#### What to produce:
Return every line from the records below that has the word "combinational".

Top of Input

$ cat src/hdl/gfx_load_pkg.sv
// --------------------
// gfx_load_pkg
// request struct and widths shared by
// the graphics ROM loading path
// --------------------
package gfx_load_pkg;

    localparam int ADDR_MAX_W = 16; // widest word address a request carries
    localparam int WORD_W     = 16; // graphics memory word
    localparam int BYTE_W     = 8;  // host download byte

    // active-low byte enables, one lane per request
    localparam logic [1:0] MASK_LOW  = 2'b10; // writes bits 7:0
    localparam logic [1:0] MASK_HIGH = 2'b01; // writes bits 15:8

    // one access on the shared memory port
    // rd or we stays high until ack
    typedef struct packed {
        logic [ADDR_MAX_W-1:0] addr; // word address, low bits used
        logic [BYTE_W-1:0]     data; // byte for the enabled lane
        logic [1:0]            mask; // active low, bit 0 is the low byte
        logic                  we;
        logic                  rd;
    } mem_req_t;

endpackage

$ cat src/hdl/rom_downloader.sv
// --------------------
// rom_downloader
// host byte stream to masked byte writes,
// dl_ready low while a byte is in flight
// --------------------
`timescale 1ns/1ps

module rom_downloader (
    input  logic                               clk,
    input  logic                               reset,
    input  logic                               downloading,
    input  logic [gfx_load_pkg::ADDR_MAX_W:0]  dl_addr,    // byte address
    input  logic [gfx_load_pkg::BYTE_W-1:0]    dl_data,
    input  logic                               dl_wr,
    output logic                               dl_ready,
    output gfx_load_pkg::mem_req_t             req,
    input  logic                               ack,
    input  logic                               data_ok
);

    // idle whenever no download runs, so a byte still
    // in flight at the end cannot leave dl_ready stuck low
    always_ff @(posedge clk) begin
        if (reset || !downloading) begin
            dl_ready <= 1'b1;
            req.we   <= 1'b0;
            req.rd   <= 1'b0;
        end else begin
            if (dl_wr) begin
                req.addr <= dl_addr[gfx_load_pkg::ADDR_MAX_W:1];
                req.data <= dl_data;
                // even byte is the high byte of the word
                req.mask <= dl_addr[0] ? gfx_load_pkg::MASK_LOW : gfx_load_pkg::MASK_HIGH;
                req.we   <= 1'b1;
                dl_ready <= 1'b0;
            end else if (ack) begin
                req.we <= 1'b0; // accepted, memory holds it now
            end

            if (data_ok) begin
                dl_ready <= 1'b1;
            end
        end
    end

    // host must wait for dl_ready before the next byte
    a_no_wr_when_busy : assert property (
        @(posedge clk) disable iff (reset)
        dl_wr |-> dl_ready
    );

endmodule

$ cat config.mk
export PLATFORM = sky130hd
export DESIGN_NAME = rom_downloader
export DESIGN_NICKNAME = d
export VERILOG_FILES = /design/src/hdl/gfx_load_pkg.sv /design/src/hdl/rom_downloader.sv
export SDC_FILE = /design/constraint.sdc
export NUM_CORES = 1
export LEC_CHECK = 0
export ABC_AREA = 1
export BUFFER_PORTS_ARGS = -buffer_cell sky130_fd_sc_hd__buf_2
export CAP_MARGIN = 20
export CELL_PAD_IN_SITES_DETAIL_PLACEMENT = 0
export CELL_PAD_IN_SITES_GLOBAL_PLACEMENT = 1
export CORE_MARGIN = 4
export CORE_UTILIZATION = 27
export CTS_CLUSTER_DIAMETER = 50
export DETAILED_ROUTE_END_ITERATION = 8
export HOLD_SLACK_MARGIN = 0.06
export MAX_ROUTING_LAYER = met4
export PLACE_DENSITY = 0.75
export SLEW_MARGIN = 20
export SYNTH_ARGS = -nofsm -noshare
export SYNTH_HDL_FRONTEND = slang
export SYNTH_SLANG_ARGS = --single-unit
$ cat constraint.sdc
create_clock -name clk -period 1.2 [get_ports clk]
set_input_delay 0.12 -clock clk [delete_from_list [all_inputs] [get_ports clk]]
set_output_delay 0.12 -clock clk [all_outputs]
set_load 0.02 [all_outputs]
--- config.mk ---
export PLATFORM = sky130hd
export DESIGN_NAME = obj_reorder
export DESIGN_NICKNAME = d
export VERILOG_FILES = /design/src/hdl/gfx_load_pkg.sv /design/src/hdl/obj_reorder.sv
export SDC_FILE = /design/constraint.sdc
export NUM_CORES = 1
export LEC_CHECK = 0
export BUFFER_PORTS_ARGS = -buffer_cell sky130_fd_sc_hd__buf_2
export CAP_MARGIN = 10
export CORE_ASPECT_RATIO = 0.5
export CORE_MARGIN = 2
export CORE_UTILIZATION = 57
export CTS_CLUSTER_SIZE = 24
export DETAILED_ROUTE_END_ITERATION = 10
export GPL_TIMING_DRIVEN = 0
export PLACE_DENSITY = 0.9
export SLEW_MARGIN = 20
export SYNTH_ARGS = -nofsm -noshare
export SYNTH_HDL_FRONTEND = slang
export SYNTH_SLANG_ARGS = --single-unit
export TNS_END_PERCENT = 50
--- constraint.sdc ---
create_clock -name clk -period 3.5 [get_ports clk]
set_input_delay 0.175 -clock clk [delete_from_list [all_inputs] [get_ports clk]]
set_output_delay 0.175 -clock clk [all_outputs]
set_load 0.005 [all_outputs]
--- src/hdl/gfx_load_pkg.sv ---
// --------------------
// gfx_load_pkg
// request struct and widths shared by
// the graphics ROM loading path
// --------------------
package gfx_load_pkg;

    localparam int ADDR_MAX_W = 16; // widest word address a request carries
    localparam int WORD_W     = 16; // graphics memory word
    localparam int BYTE_W     = 8;  // host download byte

    // active-low byte enables, one lane per request
    localparam logic [1:0] MASK_LOW  = 2'b10; // writes bits 7:0
    localparam logic [1:0] MASK_HIGH = 2'b01; // writes bits 15:8

    // one access on the shared memory port
    // rd or we stays high until ack
    typedef struct packed {
        logic [ADDR_MAX_W-1:0] addr; // word address, low bits used
        logic [BYTE_W-1:0]     data; // byte for the enabled lane
        logic [1:0]            mask; // active low, bit 0 is the low byte
        logic                  we;
        logic                  rd;
    } mem_req_t;

endpackage

--- src/hdl/obj_reorder.sv ---
// --------------------
// obj_reorder
// rewrites the object window in place, 8-pixel
// packed 4bpp to the 4-pixel fetch layout
// --------------------
`timescale 1ns/1ps

module obj_reorder #(
    parameter int OBJ_START = 256, // first word, even
    parameter int OBJ_END   = 512  // one past the last word, even
) (
    input  logic                              clk,
    input  logic                              reset,
    input  logic                              downloading,
    output logic                              convert,
    output gfx_load_pkg::mem_req_t            req,
    input  logic                              ack,
    input  logic                              data_ok,
    input  logic [gfx_load_pkg::WORD_W-1:0]   rd_data
);

    localparam int AW  = gfx_load_pkg::ADDR_MAX_W;
    localparam int AW1 = AW + 1;
    localparam logic [AW:0] WIN_END = AW1'(OBJ_END);

    // one-hot steps, each names the access now in flight
    localparam int S_IDLE = 0;
    localparam int S_RD0  = 1; // even word read
    localparam int S_RD1  = 2; // odd word read
    localparam int S_WR0  = 3; // even word, low byte
    localparam int S_WR1  = 4; // even word, high byte
    localparam int S_WR2  = 5; // odd word, low byte
    localparam int S_WR3  = 6; // odd word, high byte

    logic [6:0]                       state;
    logic                             last_down;
    logic [AW-1:0]                    pair_addr; // even address of the pair
    logic [AW:0]                      next_pair;
    logic [gfx_load_pkg::WORD_W-1:0]  w0;
    logic [gfx_load_pkg::WORD_W-1:0]  w1;

    assign next_pair = {1'b0, pair_addr} + AW1'(2);

    always_ff @(posedge clk) begin
        if (reset) begin
            last_down <= 1'b0;
        end else begin
            last_down <= downloading;
        end
    end

    // a new download aborts any conversion at once
    always_ff @(posedge clk) begin
        if (reset || downloading) begin
            state   <= 7'(1) << S_IDLE;
            convert <= 1'b0;
            req.rd  <= 1'b0;
            req.we  <= 1'b0;
        end else begin
            if (ack) begin
                req.rd <= 1'b0;
                req.we <= 1'b0;
            end

            case (1'b1)
                state[S_IDLE]: if (last_down) begin // download just ended
                    pair_addr <= AW'(OBJ_START);
                    req.addr  <= AW'(OBJ_START);
                    req.rd    <= 1'b1;
                    convert   <= 1'b1;
                    state     <= 7'(1) << S_RD0;
                end
                state[S_RD0]: if (data_ok) begin
                    w0       <= rd_data;
                    req.addr <= {pair_addr[AW-1:1], 1'b1};
                    req.rd   <= 1'b1;
                    state    <= 7'(1) << S_RD1;
                end
                state[S_RD1]: if (data_ok) begin
                    w1       <= rd_data;
                    req.addr <= pair_addr;
                    req.data <= {rd_data[15:12], rd_data[7:4]}; // w1 upper nibbles
                    req.mask <= gfx_load_pkg::MASK_LOW;
                    req.we   <= 1'b1;
                    state    <= 7'(1) << S_WR0;
                end
                state[S_WR0]: if (data_ok) begin
                    req.data <= {w0[15:12], w0[7:4]};
                    req.mask <= gfx_load_pkg::MASK_HIGH;
                    req.we   <= 1'b1;
                    state    <= 7'(1) << S_WR1;
                end
                state[S_WR1]: if (data_ok) begin
                    req.addr <= {pair_addr[AW-1:1], 1'b1};
                    req.data <= {w1[11:8], w1[3:0]}; // lower nibbles
                    req.mask <= gfx_load_pkg::MASK_LOW;
                    req.we   <= 1'b1;
                    state    <= 7'(1) << S_WR2;
                end
                state[S_WR2]: if (data_ok) begin
                    req.data <= {w0[11:8], w0[3:0]};
                    req.mask <= gfx_load_pkg::MASK_HIGH;
                    req.we   <= 1'b1;
                    state    <= 7'(1) << S_WR3;
                end
                state[S_WR3]: if (data_ok) begin
                    if (next_pair >= WIN_END) begin
                        convert <= 1'b0; // window done
                        state   <= 7'(1) << S_IDLE;
                    end else begin
                        pair_addr <= next_pair[AW-1:0];
                        req.addr  <= next_pair[AW-1:0];
                        req.rd    <= 1'b1;
                        state     <= 7'(1) << S_RD0;
                    end
                end
                default: state <= 7'(1) << S_IDLE;
            endcase
        end
    end

    a_rd_we_exclusive : assert property (
        @(posedge clk) disable iff (reset)
        !(req.rd && req.we)
    );

endmodule

* After elaboration in Yosys (flattened, before gate mapping) *
Cells that the tools add are included.

storage, ports and cells
  bits of input ports = 21
  register bits after elaboration = 81
  word-level logic and storage cells = 123
  output and inout bits = 29

operators by class
  reductions and logical operators = 17
  multiplexer cells = 63
  add/subtract/negate cells = 1
  eq/ne operators = 21
  bitwise operators = 3
  magnitude comparators = 1

operators with widths
  operator                 number
  $mux W16                 16
  $mux W7                  14
  $mux W11                 6
  $mux W27                 2
  $mux W1                  23
  $ne A2 B2 Y1 const B     10
  $reduce_and A10 Y1       2
  $add A16 B2 Y17 const B  1
  $ge A17 B10 Y1 const B   1
  $ne A3 B3 Y1 const B     5
  $ne A5 B5 Y1 const B     3
  $reduce_and A5 Y1        2
  $reduce_and A9 Y1        1
  $ne A4 B4 Y1 const B     2
  $reduce_and A4 Y1        2
  $reduce_and A8 Y1        1
  $reduce_and A6 Y1        1
  $reduce_bool A2 Y1       3
  $reduce_bool A5 Y1       1
  $mux W2                  2
  $reduce_bool A4 Y1       1
  $not A1 Y1               3
  $reduce_and A3 Y1        1
  $ne A2 B1 Y1 const B     1
  2 further kinds          2

* Longest topological paths before layout *
  depth in word-level cells = 11
  mapped depth = 7

* Worst setup path after synthesis *
Ideal clock, no wire load.

  path kind = register to register
  start = register pair_addr[1]
  end = register req[12] in the netlist's numbering, enable pin
  period minus slack after synthesis = 2,443 ps
  path slack = 1,057 ps
  library setup time = 373 ps
  buffers on the path = 0
  data arrival time = 2,070 ps
  cell stages (with the launch flop) = 7
  cell sequence = edfxtp_1 > ha_1 > and2_1 > and3_1 > xnor2_1 > and3_4 > a31o_1

on the way
  cells in the longest elaborated chain, start to end = 4

ends and longest elaborated chain
  item                          RTL line            RTL
  start: declaration            obj_reorder.sv:37   logic [AW-1:0] pair_addr;
  start signal: assignment      obj_reorder.sv:67   pair_addr <= AW'(OBJ_START);
  start signal: assignment      obj_reorder.sv:111  pair_addr <= next_pair[AW-1:0];
  $add A16 B2 Y17               obj_reorder.sv:42   assign next_pair = {1'b0, pair_addr} + AW1'(2);
  $ge A17 B10 Y1                obj_reorder.sv:107  if (next_pair >= WIN_END) begin
  $ne A5 B5 Y1 (no line)        --
  $reduce_and A10 Y1 (no line)  --
  end: declaration              obj_reorder.sv:16   output gfx_load_pkg::mem_req_t req,

Every way passes these cells.
A chain may end at the register's enable or synchronous reset.

* Worst setup path in the final report *
  start = register pair_addr[1]
  end = register req[17] in the netlist's numbering, enable pin

Same word-level chain as after synthesis.

==> results.json <==
{
  "status": "finished clean",
  "rsz0062_at_grt": "no",
  "yosys_warnings": 0,
  "detail-route-antenna-nets": 0,
  "vdd_drop_max_mv": 0.343,
  "cts_max_path_buffers": 2,
  "synth_flop_cell": "edfxtp_1",
  "cts_setup_buffers": 0,
  "grt_max_degree": 17,
  "cp.required_ns": 3.47,
  "grt_pass1_vias": 2569,
  "cts_sinks": 76,
  "die_y_um": 60.3,
  "cp-startpoint": "pair_addr[1]",
  "synth_cells": 321,
  "hold_class": "primary input to flip-flop",
  "ys_ff_latch": 76,
  "p_seq_frac": 0.518,
  "utilization": 0.697,
  "num_antenna_cells": 0,
  "io_pins": 50,
  "crit_fanout": 16,
  "clkSlewWorstSetupHoldPaths_ns": 0.06,
  "routedWlPerCell_um": 15.8,
  "fin_tns_setup_ns": 0,
  "grt.overflow.total": 0,
  "drtIter0Drc": 283,
  "routed_via_density": 5.82,
  "reg2reg_depth": 6,
  "fp.coreArea_um2": 6110,
  "cp-endpoint": "req[17]",
  "num_rows": 20,
  "start_kind": "flip-flop",
  "fp.dieW_um": 117,
  "powerDensity_nw_per_um2": 451,
  "drcViolationCount": 0,
  "synth_area_um2": 3620,
  "clkPwrFrac": 0.444,
  "synth_edf_count": 65,
  "cts_resized": 0,
  "synthArstFlopShare": 0,
  "numCtsBuffers": 9,
  "reg2reg_from": "pair_addr[1]",
  "hold_viol": 0,
  "worstReg2RegEnd": "req[17]",
  "p_sw_w": 0.000406,
  "placed_cells": 458,
  "grt_usage": 0.235,
  "worst_slew_pin_slew_ns": 0.868,
  "end_kind": "flip-flop",
  "instances_no_fill": 474,
  "final.min_clock_period_ns": 2.84,
  "synth.avg_cell_area_um2": 11.3,
  "drtPass1Iterations": 5,
  "critPathArrivalTime_ns": 2.81,
  "max-slew-margin-rel": 0.419,
  "cap_violations": 0,
  "yosysSeqAreaShare": 0.601,
  "slew_viol_final": 0,
  "setup_violations": 0,
  "drive_gt1_frac": 0.236,
  "initial_core_util": 0.592,
  "p_leak_nw": 1.59,
  "portBuffers": 49,
  "finClkSkew_ns": 0.00447,
  "antenna_found_initial": 0,
  "p_comb_frac": 0.038,
  "via_count": 2757,
  "place_congestion": 0.893,
  "hold_depth": 2,
  "area_growth_pct": 17.6,
  "switching_share": 0.212,
  "nets": 403,
  "r2r_slack_ns": 0.66,
  "routed_wl_mm": 7.48,
  "fmax_mhz": 352,
  "clk_latency_ns": 0.34,
  "critical_path_class": "flip-flop to flip-flop",
  "finalCritPeriodShare": 0.812,
  "synth_nets": 343,
  "htreeDepth": 3,
  "dpl.hpwl_mm": 5.07,
  "ys_types": 56,
  "grt_pass1_wl_mm": 12.0,
  "root_buffer": "clkbuf_16",
  "power.internal_w": 0.00151,
  "cts_tree": "done",
  "cts_hold_buf": 0,
  "dieArea_um2": 7040
}
cell type report:
type | count | area [um2]
Multi-Input combinational cell | 223 | 1330
Clock buffer | 10 | 239
Inverter | 4 | 15.0
Fill cell | 462 | 1850
Buffer | 18 | 100
Tap cell | 88 | 110
Sequential cell | 76 | 2170
Timing Repair Buffer | 49 | 245
Clock inverter | 6 | 40.0
critical path, stage by stage (launching register included):
cell and delay, ns:
edfxtp_1 0.47, ha_1 0.32, and2_1 0.20, and3_1 0.21, xnor2_1 0.35, and3_4 0.28, a31o_1 0.64
Yosys cell counts, types with 4 or more instances:
cell	instances	area, um2
nand3_1	7	35.0
a22o_1	9	78.8
edfxtp_1	65	1950
clkbuf_1	11	41.3
nand2b_1	4	25.0
dfxtp_1	11	220
nor2_1	42	158
xnor2_1	10	87.6
a22oi_1	11	82.6
nand4_1	6	37.5
nor2b_1	6	37.5
nand2_1	36	135
o21ai_0	21	105
inv_1	4	15.0
a21oi_1	10	50.1
and3_1	7	43.8
flip-flops by register name, summed over array words and instances (netlist names):
signal     flops
convert        1
last_down      1
pair_addr     15
req           28
state          7
w0            16
w1             8
layer usage:
| layer | vias to the layer above | GRT usage | wire length (um) |
|---|---|---|---|
| met1 | 1290 | 0.300 | 3100 |
| met3 | 16 | 0.0923 | 719 |
| li1 | 1301 | - | - |
| met4 | 0 | 0.0756 | 119 |
| met5 | - | 0 | 0 |
| met2 | 150 | 0.378 | 3550 |
metrics by stage:
stage | hold slack [ns] | total power, W | cell area [um2] | setup WS, ns
after detailed placement | 0.364 | 0.00108 | 3970 | 0.690
after global routing | 0.0158 | 0.00198 | 4250 | 0.497
after CTS | 0.00311 | 0.00193 | 4250 | 0.690
after floorplan | 0.247 | 0.00105 | 3620 | 1.06
after global placement | 0.355 | 0.00108 | 3970 | 0.758
final | 0.0161 | 0.00192 | 4250 | 0.656
how the worst min path moves through the flow:
stage / from / endpoint / slack, ns
after floorplan: reset / last_down / 0.25
after global placement: reset / last_down / 0.35
after detailed placement: reset / last_down / 0.36
after CTS: reset / last_down / 0.003
after global routing: rd_data[9] / w0[9] / 0.02
final: reset / last_down / 0.02
cells in the final DEF, fill, tap and decap left out, types with 4 or more instances in the layout:
| master | n |
|---|---|
| nand2_1 | 36 |
| nor2b_1 | 6 |
| nand3_1 | 7 |
| buf_2 | 50 |
| nand4_1 | 6 |
| clkbuf_1 | 11 |
| a21oi_1 | 10 |
| a22o_1 | 9 |
| o21ai_0 | 21 |
| inv_1 | 4 |
| xnor2_1 | 10 |
| nand2b_1 | 4 |
| and3_1 | 7 |
| nor2_1 | 41 |
| clkbuf_16 | 9 |
| edfxtp_1 | 65 |
| dfxtp_1 | 11 |
| a22oi_1 | 11 |
power by group through the flow:
stage / sequential (W) / combinational, W / clock, W
final: 0.000993 / 0.0000736 / 0.000852
after floorplan: 0.00101 / 0.0000413 / 0
after detailed placement: 0.00101 / 0.0000721 / 0
after CTS: 0.000993 / 0.0000727 / 0.000866
after global placement: 0.00101 / 0.0000692 / 0
after global routing: 0.000993 / 0.0000810 / 0.000910
logic make-up after synthesis:
group           after synthesis  share of synthesized area
simple gates                134                      0.189
flops                        76                      0.601
compound gates               74                      0.140
buf+inv                      22                     0.0318
xor+xnor                     12                     0.0291
mux                           2                    0.00554
fa+ha+maj                     1                    0.00346
Power figures use the tool's default switching activity.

Bottom of Input

#### Result of the exercise:
Multi-Input combinational cell | 223 | 1330
stage / sequential (W) / combinational, W / clock, W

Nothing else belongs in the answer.